| WORK REQUEST |
Give again, word for word, every line in the entries below from the line with "### config.mk" up to and including the line with "set_load 0.02 [all_outputs]", and no other line.

| INFORMATION PROVIDED |
=-=-=

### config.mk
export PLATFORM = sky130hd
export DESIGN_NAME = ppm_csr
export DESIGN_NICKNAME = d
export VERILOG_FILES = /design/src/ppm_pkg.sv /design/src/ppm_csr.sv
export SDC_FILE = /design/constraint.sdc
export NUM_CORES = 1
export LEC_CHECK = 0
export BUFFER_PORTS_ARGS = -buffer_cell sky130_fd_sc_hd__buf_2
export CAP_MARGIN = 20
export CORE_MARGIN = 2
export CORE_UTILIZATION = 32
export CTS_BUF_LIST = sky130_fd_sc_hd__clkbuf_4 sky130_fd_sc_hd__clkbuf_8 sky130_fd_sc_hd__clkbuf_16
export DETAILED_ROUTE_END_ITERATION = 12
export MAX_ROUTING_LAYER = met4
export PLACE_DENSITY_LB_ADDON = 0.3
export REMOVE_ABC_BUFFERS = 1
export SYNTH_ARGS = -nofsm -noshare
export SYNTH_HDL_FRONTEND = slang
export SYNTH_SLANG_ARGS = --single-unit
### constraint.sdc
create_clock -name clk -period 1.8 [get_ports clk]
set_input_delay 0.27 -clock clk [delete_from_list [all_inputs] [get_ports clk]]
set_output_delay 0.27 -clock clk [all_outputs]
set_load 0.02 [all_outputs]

=-=-=

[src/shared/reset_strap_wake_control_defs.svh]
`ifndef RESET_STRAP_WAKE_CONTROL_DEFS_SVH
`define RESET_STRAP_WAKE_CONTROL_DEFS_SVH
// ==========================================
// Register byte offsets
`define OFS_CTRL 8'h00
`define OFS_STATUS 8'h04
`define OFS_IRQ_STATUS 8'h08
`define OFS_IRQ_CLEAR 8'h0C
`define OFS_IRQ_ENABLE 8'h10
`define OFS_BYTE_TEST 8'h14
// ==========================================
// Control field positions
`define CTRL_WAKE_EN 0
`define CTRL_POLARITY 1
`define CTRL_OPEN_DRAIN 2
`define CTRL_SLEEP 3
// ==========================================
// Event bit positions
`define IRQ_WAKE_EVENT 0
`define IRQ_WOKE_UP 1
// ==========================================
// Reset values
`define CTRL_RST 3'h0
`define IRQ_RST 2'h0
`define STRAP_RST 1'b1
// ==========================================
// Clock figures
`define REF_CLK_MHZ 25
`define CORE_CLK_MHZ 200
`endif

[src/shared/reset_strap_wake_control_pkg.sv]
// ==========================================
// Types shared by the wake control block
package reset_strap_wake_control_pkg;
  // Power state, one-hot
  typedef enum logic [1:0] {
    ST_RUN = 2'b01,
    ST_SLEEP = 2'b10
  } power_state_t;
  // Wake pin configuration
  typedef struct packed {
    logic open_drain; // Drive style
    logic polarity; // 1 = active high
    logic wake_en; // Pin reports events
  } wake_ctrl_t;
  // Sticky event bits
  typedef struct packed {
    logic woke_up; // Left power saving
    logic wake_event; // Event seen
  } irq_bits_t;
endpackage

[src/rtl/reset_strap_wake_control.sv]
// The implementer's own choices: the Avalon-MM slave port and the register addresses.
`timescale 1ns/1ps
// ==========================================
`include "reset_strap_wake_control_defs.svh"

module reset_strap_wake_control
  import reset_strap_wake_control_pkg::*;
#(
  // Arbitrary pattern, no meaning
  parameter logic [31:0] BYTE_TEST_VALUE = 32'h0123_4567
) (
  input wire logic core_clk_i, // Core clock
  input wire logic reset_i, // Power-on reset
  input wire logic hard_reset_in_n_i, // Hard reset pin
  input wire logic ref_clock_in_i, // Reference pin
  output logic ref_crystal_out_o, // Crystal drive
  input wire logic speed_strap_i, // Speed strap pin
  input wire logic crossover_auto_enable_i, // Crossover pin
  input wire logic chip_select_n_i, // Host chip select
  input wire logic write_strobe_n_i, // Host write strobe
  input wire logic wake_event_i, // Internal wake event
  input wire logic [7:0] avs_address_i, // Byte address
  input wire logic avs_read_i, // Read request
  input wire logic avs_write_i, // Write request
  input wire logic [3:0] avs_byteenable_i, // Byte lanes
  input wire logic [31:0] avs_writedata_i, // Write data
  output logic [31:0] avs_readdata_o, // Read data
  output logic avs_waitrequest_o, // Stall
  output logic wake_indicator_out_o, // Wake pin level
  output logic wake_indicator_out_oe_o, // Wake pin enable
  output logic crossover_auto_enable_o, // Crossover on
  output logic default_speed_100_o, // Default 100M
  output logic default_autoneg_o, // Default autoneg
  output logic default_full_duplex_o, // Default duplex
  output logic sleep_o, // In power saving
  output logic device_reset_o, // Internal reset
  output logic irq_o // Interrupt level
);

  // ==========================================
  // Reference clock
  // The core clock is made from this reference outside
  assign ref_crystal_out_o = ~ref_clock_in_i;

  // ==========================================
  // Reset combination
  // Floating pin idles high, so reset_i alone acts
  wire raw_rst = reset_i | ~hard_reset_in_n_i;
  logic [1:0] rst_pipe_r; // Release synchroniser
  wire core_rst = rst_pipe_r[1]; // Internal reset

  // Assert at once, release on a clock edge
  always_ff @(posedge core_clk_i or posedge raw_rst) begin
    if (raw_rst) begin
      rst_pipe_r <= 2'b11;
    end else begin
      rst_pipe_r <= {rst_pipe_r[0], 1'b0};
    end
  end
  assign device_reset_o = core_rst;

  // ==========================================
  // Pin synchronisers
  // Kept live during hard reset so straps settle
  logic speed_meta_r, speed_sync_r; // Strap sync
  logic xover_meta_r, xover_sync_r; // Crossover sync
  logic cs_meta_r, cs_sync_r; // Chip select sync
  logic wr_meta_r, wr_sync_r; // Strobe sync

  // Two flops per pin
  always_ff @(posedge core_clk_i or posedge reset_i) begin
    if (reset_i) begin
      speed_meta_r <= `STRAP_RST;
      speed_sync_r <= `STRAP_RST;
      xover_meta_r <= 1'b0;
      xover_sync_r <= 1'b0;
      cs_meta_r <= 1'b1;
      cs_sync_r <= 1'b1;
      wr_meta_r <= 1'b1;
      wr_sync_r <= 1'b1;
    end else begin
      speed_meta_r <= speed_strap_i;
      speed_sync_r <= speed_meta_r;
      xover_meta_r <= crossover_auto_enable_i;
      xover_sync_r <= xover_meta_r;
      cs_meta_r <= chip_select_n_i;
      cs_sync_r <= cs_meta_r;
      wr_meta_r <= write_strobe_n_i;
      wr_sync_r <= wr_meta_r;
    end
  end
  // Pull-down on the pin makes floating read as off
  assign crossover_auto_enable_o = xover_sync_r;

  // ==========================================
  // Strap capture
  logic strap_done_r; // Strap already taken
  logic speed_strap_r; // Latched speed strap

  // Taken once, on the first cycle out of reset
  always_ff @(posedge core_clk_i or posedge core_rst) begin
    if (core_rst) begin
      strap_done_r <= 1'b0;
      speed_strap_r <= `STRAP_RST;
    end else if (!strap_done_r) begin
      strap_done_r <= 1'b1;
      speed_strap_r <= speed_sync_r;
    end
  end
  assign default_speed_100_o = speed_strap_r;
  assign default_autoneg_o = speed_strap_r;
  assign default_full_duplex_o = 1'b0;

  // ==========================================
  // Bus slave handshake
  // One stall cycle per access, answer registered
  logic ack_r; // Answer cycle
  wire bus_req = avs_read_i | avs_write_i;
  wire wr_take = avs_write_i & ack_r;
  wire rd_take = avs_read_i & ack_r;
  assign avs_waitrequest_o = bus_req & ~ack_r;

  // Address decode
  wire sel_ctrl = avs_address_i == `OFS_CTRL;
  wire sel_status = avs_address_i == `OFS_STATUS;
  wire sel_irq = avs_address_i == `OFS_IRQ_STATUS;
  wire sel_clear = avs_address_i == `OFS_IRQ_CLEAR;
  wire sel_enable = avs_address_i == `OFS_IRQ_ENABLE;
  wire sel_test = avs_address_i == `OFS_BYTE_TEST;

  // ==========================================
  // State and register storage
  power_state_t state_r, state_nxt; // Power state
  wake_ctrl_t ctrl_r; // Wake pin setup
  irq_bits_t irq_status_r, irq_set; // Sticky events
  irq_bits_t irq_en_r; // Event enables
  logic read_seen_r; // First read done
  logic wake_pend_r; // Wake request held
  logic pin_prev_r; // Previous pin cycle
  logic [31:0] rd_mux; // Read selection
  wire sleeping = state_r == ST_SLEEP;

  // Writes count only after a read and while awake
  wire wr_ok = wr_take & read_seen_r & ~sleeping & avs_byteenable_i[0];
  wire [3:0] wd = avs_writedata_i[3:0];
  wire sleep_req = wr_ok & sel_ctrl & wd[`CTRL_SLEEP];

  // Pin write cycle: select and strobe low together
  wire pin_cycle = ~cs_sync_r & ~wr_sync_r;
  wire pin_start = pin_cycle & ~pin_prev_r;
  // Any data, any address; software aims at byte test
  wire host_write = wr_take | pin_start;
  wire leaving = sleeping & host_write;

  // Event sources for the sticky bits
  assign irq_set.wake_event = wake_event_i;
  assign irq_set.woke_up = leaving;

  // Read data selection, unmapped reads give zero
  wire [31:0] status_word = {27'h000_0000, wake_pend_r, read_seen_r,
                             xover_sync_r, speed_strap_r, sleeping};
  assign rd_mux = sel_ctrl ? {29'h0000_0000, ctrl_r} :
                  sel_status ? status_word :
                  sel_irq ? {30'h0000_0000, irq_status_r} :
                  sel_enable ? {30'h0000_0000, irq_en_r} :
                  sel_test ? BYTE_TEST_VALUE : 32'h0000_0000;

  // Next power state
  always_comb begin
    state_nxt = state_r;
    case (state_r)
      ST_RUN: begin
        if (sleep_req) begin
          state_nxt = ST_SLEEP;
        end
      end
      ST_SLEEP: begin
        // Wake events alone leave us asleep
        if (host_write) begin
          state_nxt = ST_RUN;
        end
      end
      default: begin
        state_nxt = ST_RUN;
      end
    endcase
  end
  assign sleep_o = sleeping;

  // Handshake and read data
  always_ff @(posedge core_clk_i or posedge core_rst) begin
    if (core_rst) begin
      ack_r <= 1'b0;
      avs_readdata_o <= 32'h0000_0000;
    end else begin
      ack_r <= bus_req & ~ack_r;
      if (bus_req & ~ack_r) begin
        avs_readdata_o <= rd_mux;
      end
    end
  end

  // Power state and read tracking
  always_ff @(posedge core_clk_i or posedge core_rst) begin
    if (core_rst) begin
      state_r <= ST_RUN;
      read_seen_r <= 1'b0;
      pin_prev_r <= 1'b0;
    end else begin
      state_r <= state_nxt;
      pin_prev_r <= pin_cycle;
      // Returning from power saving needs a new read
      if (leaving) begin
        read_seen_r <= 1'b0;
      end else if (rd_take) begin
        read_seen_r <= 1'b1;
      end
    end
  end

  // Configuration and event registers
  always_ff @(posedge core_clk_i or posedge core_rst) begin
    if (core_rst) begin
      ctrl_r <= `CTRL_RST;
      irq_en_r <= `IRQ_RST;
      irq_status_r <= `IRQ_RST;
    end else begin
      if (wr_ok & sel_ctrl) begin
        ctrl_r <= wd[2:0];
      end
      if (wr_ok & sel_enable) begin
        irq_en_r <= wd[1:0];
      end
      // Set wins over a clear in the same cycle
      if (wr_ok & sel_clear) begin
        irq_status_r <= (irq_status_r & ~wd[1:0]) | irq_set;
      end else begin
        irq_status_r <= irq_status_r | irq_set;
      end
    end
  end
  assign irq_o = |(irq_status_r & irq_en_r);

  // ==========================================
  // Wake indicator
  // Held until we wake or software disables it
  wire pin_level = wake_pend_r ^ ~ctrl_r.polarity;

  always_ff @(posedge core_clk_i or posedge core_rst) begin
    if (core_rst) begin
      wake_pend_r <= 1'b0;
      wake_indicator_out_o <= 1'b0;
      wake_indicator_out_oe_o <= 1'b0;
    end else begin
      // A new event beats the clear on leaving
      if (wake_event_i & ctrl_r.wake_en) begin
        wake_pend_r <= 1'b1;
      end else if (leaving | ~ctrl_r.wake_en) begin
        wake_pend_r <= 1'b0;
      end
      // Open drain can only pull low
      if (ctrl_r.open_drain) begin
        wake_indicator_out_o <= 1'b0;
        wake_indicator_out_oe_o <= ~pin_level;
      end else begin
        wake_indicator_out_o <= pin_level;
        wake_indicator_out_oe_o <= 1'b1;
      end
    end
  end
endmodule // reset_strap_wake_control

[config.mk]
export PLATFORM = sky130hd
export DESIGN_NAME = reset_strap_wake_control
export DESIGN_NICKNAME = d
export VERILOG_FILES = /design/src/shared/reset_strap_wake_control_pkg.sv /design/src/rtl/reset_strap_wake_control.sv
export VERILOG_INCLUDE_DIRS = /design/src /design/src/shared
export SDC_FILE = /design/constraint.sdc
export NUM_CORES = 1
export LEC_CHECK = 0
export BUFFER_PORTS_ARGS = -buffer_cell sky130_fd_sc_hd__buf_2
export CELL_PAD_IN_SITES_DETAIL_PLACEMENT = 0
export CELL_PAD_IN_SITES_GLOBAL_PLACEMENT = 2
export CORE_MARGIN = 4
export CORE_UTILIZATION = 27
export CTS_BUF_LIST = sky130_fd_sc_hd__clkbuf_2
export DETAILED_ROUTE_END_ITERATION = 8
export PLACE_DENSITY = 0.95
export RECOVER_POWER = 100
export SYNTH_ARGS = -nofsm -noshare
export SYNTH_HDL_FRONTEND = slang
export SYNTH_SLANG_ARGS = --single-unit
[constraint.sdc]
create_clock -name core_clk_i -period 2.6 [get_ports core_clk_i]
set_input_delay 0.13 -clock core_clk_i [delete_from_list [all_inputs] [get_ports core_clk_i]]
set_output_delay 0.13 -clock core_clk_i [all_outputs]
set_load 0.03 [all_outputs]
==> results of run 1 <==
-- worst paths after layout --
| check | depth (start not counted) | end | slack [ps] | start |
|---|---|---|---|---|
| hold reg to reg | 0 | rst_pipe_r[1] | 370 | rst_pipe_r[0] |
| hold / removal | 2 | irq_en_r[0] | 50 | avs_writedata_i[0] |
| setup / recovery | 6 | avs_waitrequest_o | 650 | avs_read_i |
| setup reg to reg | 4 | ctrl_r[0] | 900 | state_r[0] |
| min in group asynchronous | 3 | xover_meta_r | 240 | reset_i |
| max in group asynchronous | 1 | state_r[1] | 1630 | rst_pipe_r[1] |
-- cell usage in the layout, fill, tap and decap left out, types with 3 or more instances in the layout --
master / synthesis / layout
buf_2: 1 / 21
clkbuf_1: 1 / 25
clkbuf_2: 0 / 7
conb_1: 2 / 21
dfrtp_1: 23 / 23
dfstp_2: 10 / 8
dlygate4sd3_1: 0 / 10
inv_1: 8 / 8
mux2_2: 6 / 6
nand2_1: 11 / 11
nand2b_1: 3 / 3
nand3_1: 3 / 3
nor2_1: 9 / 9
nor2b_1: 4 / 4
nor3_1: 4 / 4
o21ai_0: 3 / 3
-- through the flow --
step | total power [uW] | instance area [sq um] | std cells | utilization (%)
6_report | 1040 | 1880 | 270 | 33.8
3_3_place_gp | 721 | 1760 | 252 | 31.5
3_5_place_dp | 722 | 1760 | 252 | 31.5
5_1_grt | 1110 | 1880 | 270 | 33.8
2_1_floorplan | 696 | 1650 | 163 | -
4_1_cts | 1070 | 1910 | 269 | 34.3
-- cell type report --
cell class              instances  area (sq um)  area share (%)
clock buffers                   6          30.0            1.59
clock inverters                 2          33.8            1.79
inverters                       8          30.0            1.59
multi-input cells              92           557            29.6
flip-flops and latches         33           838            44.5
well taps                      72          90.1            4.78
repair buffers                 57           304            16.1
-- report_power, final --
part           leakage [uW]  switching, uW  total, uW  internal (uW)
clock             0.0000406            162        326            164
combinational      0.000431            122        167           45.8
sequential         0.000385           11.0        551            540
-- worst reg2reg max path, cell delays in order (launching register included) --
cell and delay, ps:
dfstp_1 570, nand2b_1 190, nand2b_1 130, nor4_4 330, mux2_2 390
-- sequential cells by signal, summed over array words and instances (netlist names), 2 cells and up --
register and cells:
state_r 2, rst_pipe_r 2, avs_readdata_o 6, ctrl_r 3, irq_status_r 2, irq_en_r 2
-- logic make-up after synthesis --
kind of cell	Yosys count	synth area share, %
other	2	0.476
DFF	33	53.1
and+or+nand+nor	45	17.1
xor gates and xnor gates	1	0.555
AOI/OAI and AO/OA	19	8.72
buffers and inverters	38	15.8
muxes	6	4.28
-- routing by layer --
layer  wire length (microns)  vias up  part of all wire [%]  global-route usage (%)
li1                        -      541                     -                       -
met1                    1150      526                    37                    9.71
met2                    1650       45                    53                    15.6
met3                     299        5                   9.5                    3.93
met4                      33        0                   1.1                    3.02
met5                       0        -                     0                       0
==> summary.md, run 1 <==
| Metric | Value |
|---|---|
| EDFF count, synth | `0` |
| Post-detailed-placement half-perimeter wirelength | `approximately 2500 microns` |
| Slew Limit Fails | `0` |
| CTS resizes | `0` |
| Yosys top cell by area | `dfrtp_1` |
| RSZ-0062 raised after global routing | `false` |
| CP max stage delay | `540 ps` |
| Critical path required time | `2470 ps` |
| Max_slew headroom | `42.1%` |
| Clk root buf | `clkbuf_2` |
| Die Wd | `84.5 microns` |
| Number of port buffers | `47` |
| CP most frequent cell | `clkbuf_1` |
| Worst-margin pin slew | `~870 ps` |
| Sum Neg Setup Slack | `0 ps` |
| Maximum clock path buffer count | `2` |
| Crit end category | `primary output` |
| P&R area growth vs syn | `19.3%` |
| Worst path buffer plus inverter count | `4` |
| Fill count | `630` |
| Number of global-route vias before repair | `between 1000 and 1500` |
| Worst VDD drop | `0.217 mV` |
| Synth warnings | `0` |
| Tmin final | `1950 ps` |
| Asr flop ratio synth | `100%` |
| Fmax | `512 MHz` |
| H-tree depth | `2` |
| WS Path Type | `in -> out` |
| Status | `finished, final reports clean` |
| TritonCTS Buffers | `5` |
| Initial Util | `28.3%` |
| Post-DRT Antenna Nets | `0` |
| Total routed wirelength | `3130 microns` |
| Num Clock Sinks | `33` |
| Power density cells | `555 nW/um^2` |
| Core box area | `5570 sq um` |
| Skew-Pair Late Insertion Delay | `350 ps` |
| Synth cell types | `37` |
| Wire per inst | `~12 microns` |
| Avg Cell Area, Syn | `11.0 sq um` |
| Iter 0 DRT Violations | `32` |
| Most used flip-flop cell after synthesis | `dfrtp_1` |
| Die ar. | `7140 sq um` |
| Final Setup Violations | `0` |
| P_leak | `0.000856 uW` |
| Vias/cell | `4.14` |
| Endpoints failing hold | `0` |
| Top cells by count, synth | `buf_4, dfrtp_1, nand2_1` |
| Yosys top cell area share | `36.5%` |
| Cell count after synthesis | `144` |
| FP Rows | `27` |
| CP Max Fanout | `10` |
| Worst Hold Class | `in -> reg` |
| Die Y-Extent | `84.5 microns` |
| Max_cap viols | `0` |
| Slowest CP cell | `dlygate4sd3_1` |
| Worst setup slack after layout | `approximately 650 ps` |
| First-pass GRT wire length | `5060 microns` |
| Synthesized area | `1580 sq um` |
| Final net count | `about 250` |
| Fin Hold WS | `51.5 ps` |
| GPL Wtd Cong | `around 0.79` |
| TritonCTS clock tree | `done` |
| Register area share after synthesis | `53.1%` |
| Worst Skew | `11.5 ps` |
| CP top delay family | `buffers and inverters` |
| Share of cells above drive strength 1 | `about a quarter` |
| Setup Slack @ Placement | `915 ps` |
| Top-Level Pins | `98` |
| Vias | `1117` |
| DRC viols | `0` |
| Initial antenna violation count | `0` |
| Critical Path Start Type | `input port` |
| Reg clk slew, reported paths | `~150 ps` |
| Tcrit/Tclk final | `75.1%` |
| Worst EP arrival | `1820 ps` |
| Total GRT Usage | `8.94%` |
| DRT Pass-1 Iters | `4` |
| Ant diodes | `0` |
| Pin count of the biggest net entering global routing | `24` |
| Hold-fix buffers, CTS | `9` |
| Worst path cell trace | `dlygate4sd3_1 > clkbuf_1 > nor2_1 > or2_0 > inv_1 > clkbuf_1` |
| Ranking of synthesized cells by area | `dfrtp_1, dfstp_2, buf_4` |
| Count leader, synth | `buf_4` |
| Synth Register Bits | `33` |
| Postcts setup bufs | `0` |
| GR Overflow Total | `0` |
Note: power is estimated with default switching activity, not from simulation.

=-=-=

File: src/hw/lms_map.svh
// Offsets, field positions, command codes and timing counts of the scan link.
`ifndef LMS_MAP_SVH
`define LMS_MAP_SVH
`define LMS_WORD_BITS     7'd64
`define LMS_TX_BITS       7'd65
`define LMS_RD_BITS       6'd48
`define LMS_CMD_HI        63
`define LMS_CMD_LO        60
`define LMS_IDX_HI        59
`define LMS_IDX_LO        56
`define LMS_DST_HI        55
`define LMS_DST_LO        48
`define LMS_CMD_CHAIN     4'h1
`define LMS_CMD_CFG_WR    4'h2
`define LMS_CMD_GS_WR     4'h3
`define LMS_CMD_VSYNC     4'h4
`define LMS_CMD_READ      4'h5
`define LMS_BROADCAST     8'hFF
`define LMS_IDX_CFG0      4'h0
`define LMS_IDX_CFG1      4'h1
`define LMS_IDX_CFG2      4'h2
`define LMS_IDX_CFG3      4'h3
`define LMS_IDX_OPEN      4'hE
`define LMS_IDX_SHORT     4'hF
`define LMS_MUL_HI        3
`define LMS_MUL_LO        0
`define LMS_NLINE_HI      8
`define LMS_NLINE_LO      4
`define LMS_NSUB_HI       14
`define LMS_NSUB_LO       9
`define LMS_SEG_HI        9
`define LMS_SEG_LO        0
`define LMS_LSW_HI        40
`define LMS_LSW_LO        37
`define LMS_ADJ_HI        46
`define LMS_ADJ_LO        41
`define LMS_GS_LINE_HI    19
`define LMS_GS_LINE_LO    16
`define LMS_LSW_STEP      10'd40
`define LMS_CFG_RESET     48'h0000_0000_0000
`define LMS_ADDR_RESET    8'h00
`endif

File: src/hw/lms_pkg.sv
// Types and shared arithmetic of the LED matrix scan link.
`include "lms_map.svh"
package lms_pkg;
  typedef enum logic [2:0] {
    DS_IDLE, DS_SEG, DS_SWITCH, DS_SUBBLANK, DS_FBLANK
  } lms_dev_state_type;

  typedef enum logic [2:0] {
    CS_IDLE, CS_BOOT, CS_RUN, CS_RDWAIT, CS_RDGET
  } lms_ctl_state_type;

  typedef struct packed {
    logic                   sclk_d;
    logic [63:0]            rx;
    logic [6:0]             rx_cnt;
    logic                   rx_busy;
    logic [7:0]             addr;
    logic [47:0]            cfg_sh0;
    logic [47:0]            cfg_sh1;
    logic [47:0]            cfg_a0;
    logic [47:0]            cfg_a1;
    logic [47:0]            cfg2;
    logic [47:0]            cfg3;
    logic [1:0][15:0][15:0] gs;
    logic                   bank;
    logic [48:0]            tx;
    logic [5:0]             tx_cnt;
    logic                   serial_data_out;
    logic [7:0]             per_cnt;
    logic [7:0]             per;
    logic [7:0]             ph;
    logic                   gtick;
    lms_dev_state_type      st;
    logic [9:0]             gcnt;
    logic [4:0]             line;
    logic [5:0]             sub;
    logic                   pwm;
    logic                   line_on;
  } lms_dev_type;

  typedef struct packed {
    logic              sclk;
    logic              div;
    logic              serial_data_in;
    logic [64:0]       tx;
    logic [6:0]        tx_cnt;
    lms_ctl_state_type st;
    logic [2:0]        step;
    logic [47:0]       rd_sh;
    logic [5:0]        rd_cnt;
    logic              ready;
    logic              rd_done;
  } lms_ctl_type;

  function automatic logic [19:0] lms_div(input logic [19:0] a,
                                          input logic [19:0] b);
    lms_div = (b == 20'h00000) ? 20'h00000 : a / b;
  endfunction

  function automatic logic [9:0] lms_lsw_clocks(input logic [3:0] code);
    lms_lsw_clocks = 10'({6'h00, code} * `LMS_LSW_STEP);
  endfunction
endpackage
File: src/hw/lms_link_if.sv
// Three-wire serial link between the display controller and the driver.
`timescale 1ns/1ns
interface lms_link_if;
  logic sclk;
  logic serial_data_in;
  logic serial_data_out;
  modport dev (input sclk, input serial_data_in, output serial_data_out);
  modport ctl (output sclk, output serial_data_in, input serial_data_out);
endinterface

=-=-=

| WRITTEN SOLUTION |
### config.mk
export PLATFORM = sky130hd
export DESIGN_NAME = ppm_csr
export DESIGN_NICKNAME = d
export VERILOG_FILES = /design/src/ppm_pkg.sv /design/src/ppm_csr.sv
export SDC_FILE = /design/constraint.sdc
export NUM_CORES = 1
export LEC_CHECK = 0
export BUFFER_PORTS_ARGS = -buffer_cell sky130_fd_sc_hd__buf_2
export CAP_MARGIN = 20
export CORE_MARGIN = 2
export CORE_UTILIZATION = 32
export CTS_BUF_LIST = sky130_fd_sc_hd__clkbuf_4 sky130_fd_sc_hd__clkbuf_8 sky130_fd_sc_hd__clkbuf_16
export DETAILED_ROUTE_END_ITERATION = 12
export MAX_ROUTING_LAYER = met4
export PLACE_DENSITY_LB_ADDON = 0.3
export REMOVE_ABC_BUFFERS = 1
export SYNTH_ARGS = -nofsm -noshare
export SYNTH_HDL_FRONTEND = slang
export SYNTH_SLANG_ARGS = --single-unit
### constraint.sdc
create_clock -name clk -period 1.8 [get_ports clk]
set_input_delay 0.27 -clock clk [delete_from_list [all_inputs] [get_ports clk]]
set_output_delay 0.27 -clock clk [all_outputs]
set_load 0.02 [all_outputs]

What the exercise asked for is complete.